Pretty ignorant on finance and investing in general, Freshman in college

Hi,

I'm currently a freshman in college who is planning on majoring in finance, however I am still very raw. I go to a non-target, but a couple kids a year are able to make it up to high finance each year and there is an investing club most of them are in that I joined.

At meetings they talk about typical stuff: how the markets are doing, networking, commodities, the crisis in Europe, Feds role, etc… A lot of the times I’m not completely clueless but I don’t know near as much as even the other freshman, and usually just listen (sometimes the club feels more like a class, which is a good and a bad thing at the same time). I can somewhat follow along with the current event stuff since I read a lot of the headlines and what not but I am horrible with the markets and when they get kind of technical I get lost. Reading WSO helps with some of this stuff, but I am still really ignorant.

What can I do to learn more? Next year I’m thinking about getting a student subscription to the Wall Street Journal, that will help I think. What else can I be doing reading? People say it is as easy as keeping up with the news, but idk it seems harder to me than that.

What beginner finance/investing books can I read? Then progress on to more advanced books. I tried to read “Too Big to Fail” last summer and I couldn’t understand a lot of it because of the financial terms and what not. I feel like I should start with a dummies book or something to give me a basic framework.

Any good blogs/websites?

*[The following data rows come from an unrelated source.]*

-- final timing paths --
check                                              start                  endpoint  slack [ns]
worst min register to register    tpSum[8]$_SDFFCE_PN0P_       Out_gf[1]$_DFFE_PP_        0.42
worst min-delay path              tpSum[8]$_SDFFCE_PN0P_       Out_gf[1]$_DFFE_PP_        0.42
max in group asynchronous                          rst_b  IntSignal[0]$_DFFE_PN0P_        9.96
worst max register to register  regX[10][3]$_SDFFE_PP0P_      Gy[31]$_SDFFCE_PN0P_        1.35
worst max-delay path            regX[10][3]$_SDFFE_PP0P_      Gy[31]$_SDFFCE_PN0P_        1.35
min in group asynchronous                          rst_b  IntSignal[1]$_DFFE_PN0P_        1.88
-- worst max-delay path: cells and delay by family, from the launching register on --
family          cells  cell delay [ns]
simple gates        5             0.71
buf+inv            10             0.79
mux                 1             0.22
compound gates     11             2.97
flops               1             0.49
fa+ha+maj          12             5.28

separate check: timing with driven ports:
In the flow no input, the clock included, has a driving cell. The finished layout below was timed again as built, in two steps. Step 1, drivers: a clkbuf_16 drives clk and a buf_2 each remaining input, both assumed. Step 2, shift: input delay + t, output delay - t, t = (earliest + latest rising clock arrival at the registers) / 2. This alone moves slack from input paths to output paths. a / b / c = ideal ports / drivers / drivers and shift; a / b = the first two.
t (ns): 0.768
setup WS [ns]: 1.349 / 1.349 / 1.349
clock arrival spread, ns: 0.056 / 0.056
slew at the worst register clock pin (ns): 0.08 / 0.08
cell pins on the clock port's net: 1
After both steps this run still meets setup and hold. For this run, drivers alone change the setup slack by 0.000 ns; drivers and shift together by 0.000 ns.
This is an optimization exercise on Yosys and OpenROAD, whose aim is small area, a short achievable clock period and few clock cycles, not a production implementation. RTL that was checked went through simulation tests only; none was proved equivalent to the original. Only the layout flow was run in runs 2 to 6; the RTL was not checked for function there. Power is estimated from default activity; no workload was simulated.

--- flow/config.mk ---
export PLATFORM = sky130hd
export DESIGN_NAME = huffman
export DESIGN_NICKNAME = huffman
export VERILOG_FILES = /design/flow/design.v
export SDC_FILE = /design/flow/constraint.sdc
export NUM_CORES = 4
export LEC_CHECK = 0
export CAP_MARGIN = 20
export CORE_MARGIN = 2
export CORE_UTILIZATION = 40
export SLEW_MARGIN = 20
--- flow/constraint.sdc ---
create_clock -name core_clock -period 9.0 [get_ports {clk}]
set_input_delay 1.8000 -clock core_clock [delete_from_list [all_inputs] [get_ports {clk}]]
set_output_delay 1.8000 -clock core_clock [all_outputs]
set_load 0.01 [all_outputs]
--- flow/design.v ---
module huffman(clk, reset, gray_data, gray_valid, CNT_valid, CNT1, CNT2, CNT3, CNT4, CNT5, CNT6,
    code_valid, HC1, HC2, HC3, HC4, HC5, HC6, M1, M2, M3, M4, M5, M6);
input clk;
input reset;
input gray_valid;
input [2:0] gray_data;
output reg CNT_valid;
output reg [7:0] CNT1, CNT2, CNT3, CNT4, CNT5, CNT6;
output reg code_valid;
output reg [7:0] HC1, HC2, HC3, HC4, HC5, HC6;
output reg [7:0] M1, M2, M3, M4, M5, M6;
parameter idle           = 3'd0;    
parameter rec            = 3'd1;    
parameter CNT_OUT        = 3'd2;    
parameter merge          = 3'd3;    
parameter split_1        = 3'd4;    
parameter code_valid_OUT = 3'd5;    
reg [2:0] cs, ns;
reg [6:0] node_cnt [1:6];
reg [5:0] node_idx [1:6];
reg [2:0] merge_count;
function smaller;
	input [6:0] cnt_a;
	input [5:0] idx_a;
	input [6:0] cnt_b;
	input [5:0] idx_b;
	begin
		if (idx_b == 6'd0)
			smaller = 1'b1;
		else if (idx_a == 6'd0)
			smaller = 1'b0;
		else if (cnt_a != cnt_b)
			smaller = (cnt_a < cnt_b);
		else
			smaller = (idx_a > idx_b);
	end
endfunction
reg [2:0] rank [1:6];
reg [5:0] first_sel, second_sel;    
reg [6:0] first_cnt, second_cnt;
reg [5:0] first_idx, second_idx;
integer i, j;
always @(*) begin
	for (i = 1; i <= 6; i = i + 1) begin
		rank[i] = 3'd0;
		for (j = 1; j <= 6; j = j + 1)
			if (j != i && smaller(node_cnt[j], node_idx[j], node_cnt[i], node_idx[i]))
				rank[i] = rank[i] + 3'd1;
	end
	first_cnt  = 7'd0;
	first_idx  = 6'd0;
	second_cnt = 7'd0;
	second_idx = 6'd0;
	for (i = 1; i <= 6; i = i + 1) begin
		first_sel[i-1]  = (rank[i] == 3'd0);
		second_sel[i-1] = (rank[i] == 3'd1);
		if (rank[i] == 3'd0) begin
			first_cnt = first_cnt | node_cnt[i];
			first_idx = first_idx | node_idx[i];
		end
		if (rank[i] == 3'd1) begin
			second_cnt = second_cnt | node_cnt[i];
			second_idx = second_idx | node_idx[i];
		end
	end
end
wire [6:0] merge_cnt   = first_cnt + second_cnt;
wire [5:0] merge_index = first_idx | second_idx;
wire split_finish = M1[0] & M2[0] & M3[0] & M4[0] & M5[0] & M6[0];
always @(*) begin
	case (cs)
		idle :
			if (gray_valid)
				ns = rec;
			else
				ns = idle;
		rec :
			if (!gray_valid)
				ns = CNT_OUT;
			else
				ns = rec;
		CNT_OUT :
			ns = merge;
		merge :
			if (merge_count == 3'd4)
				ns = split_1;
			else
				ns = merge;
		split_1 :
			if (split_finish)
				ns = code_valid_OUT;
			else
				ns = split_1;
		code_valid_OUT :
			ns = code_valid_OUT;
		default :
			ns = idle;
	endcase
end
always @(posedge clk) begin
	if (reset) cs <= idle;
	else cs <= ns;
end
always @(*) begin
	CNT_valid = (cs == CNT_OUT);
end
always @(posedge clk) begin
	if (reset) begin
		CNT1 <= 8'd0;
		CNT2 <= 8'd0;
		CNT3 <= 8'd0;
		CNT4 <= 8'd0;
		CNT5 <= 8'd0;
		CNT6 <= 8'd0;
	end
	else if (gray_valid && (cs == idle || cs == rec)) begin
		case (gray_data)
			3'd1 : CNT1 <= CNT1 + 8'd1;
			3'd2 : CNT2 <= CNT2 + 8'd1;
			3'd3 : CNT3 <= CNT3 + 8'd1;
			3'd4 : CNT4 <= CNT4 + 8'd1;
			3'd5 : CNT5 <= CNT5 + 8'd1;
			3'd6 : CNT6 <= CNT6 + 8'd1;
			default : ;
		endcase
	end
end
always @(posedge clk) begin
	if (reset) begin
		for (i = 1; i <= 6; i = i + 1) begin
			node_cnt[i] <= 7'd0;
			node_idx[i] <= 6'd0;
		end
		merge_count <= 3'd0;
	end
	else if (cs == CNT_OUT) begin
		node_cnt[1] <= CNT1[6:0];
		node_cnt[2] <= CNT2[6:0];
		node_cnt[3] <= CNT3[6:0];
		node_cnt[4] <= CNT4[6:0];
		node_cnt[5] <= CNT5[6:0];
		node_cnt[6] <= CNT6[6:0];
		for (i = 1; i <= 6; i = i + 1)
			node_idx[i] <= 6'd1 << (i - 1);
		merge_count <= 3'd0;
	end
	else if (cs == merge) begin
		for (i = 1; i <= 6; i = i + 1) begin
			if (second_sel[i-1]) begin
				node_cnt[i] <= merge_cnt;
				node_idx[i] <= merge_index;
			end
			else if (first_sel[i-1]) begin
				node_cnt[i] <= 7'd0;
				node_idx[i] <= 6'd0;
			end
		end
		merge_count <= merge_count + 3'd1;
	end
end
always @(posedge clk) begin
	if (reset)
		code_valid <= 1'b0;
	else if (cs == split_1 && split_finish)
		code_valid <= 1'b1;
end
always @(posedge clk) begin
	if (reset) begin
		HC1 <= 8'd0;  M1 <= 8'd0;
		HC2 <= 8'd0;  M2 <= 8'd0;
		HC3 <= 8'd0;  M3 <= 8'd0;
		HC4 <= 8'd0;  M4 <= 8'd0;
		HC5 <= 8'd0;  M5 <= 8'd0;
		HC6 <= 8'd0;  M6 <= 8'd0;
	end
	else if (cs == merge) begin
		if (merge_index[0]) begin HC1 <= {first_idx[0], HC1[7:1]}; M1 <= {1'b1, M1[7:1]}; end
		if (merge_index[1]) begin HC2 <= {first_idx[1], HC2[7:1]}; M2 <= {1'b1, M2[7:1]}; end
		if (merge_index[2]) begin HC3 <= {first_idx[2], HC3[7:1]}; M3 <= {1'b1, M3[7:1]}; end
		if (merge_index[3]) begin HC4 <= {first_idx[3], HC4[7:1]}; M4 <= {1'b1, M4[7:1]}; end
		if (merge_index[4]) begin HC5 <= {first_idx[4], HC5[7:1]}; M5 <= {1'b1, M5[7:1]}; end
		if (merge_index[5]) begin HC6 <= {first_idx[5], HC6[7:1]}; M6 <= {1'b1, M6[7:1]}; end
	end
	else if (cs == split_1) begin
		if (!M1[0]) begin HC1 <= {1'b0, HC1[7:1]}; M1 <= {1'b0, M1[7:1]}; end
		if (!M2[0]) begin HC2 <= {1'b0, HC2[7:1]}; M2 <= {1'b0, M2[7:1]}; end
		if (!M3[0]) begin HC3 <= {1'b0, HC3[7:1]}; M3 <= {1'b0, M3[7:1]}; end
		if (!M4[0]) begin HC4 <= {1'b0, HC4[7:1]}; M4 <= {1'b0, M4[7:1]}; end
		if (!M5[0]) begin HC5 <= {1'b0, HC5[7:1]}; M5 <= {1'b0, M5[7:1]}; end
		if (!M6[0]) begin HC6 <= {1'b0, HC6[7:1]}; M6 <= {1'b0, M6[7:1]}; end
	end
end
endmodule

Any other tips/advice?

Thanks

 
Best Response

Don't worry, you're a freshman so it's early and it's understandable that things are fuzzy at this point. My advice is to just keep reading, paying attention in classes/clubs, and just asorb as much info as possible. Even if you don't understand it, just keep paying attention and it will start to soak in. Eventually you will start recognizing key words and it will all start to click faster than you'd expect. For me, watching videos on the financial crisis were what got me hooked on finance. I'd start with these:

PBS Frontline:

http://www.pbs.org/wgbh/pages/frontline/breakingthebank/view/ http://www.pbs.org/wgbh/pages/frontline/meltdown/view/ http://www.pbs.org/wgbh/pages/frontline/warning/view/

CNBC House of Cards: http://www.hulu.com/watch/59026/cnbc-originals-house-of-cards#s-p1-sa-i0

Also, check out Inside Job if you can find it.

Start watching Peter Schiff videos on youtube as well. Anyone that tells you that no one could have predicted the financial crisis is either lying, or a Keynesian (

).

Just keep flooding yourself with info and it'll all make sense pretty quickly.

 

don't read the WSJ its very low quality Bloomberg is just as good and its free

if you want to get up to speed fast, I would set aside a bit of time each day just to read, depending on how busy you are anything you don't understand, google it (usually wikipedia, investopedia are pretty helpful)

IMO if you want to get a better understanding of whats going on, just following the news (like with the WSJ or FT or Bloomberg) is probably not going to help you much. They tend to report on the daily movements of stuff (which are sometimes important, but are generally not) and give of daily updates on how events are progressing, but without the long-term picture.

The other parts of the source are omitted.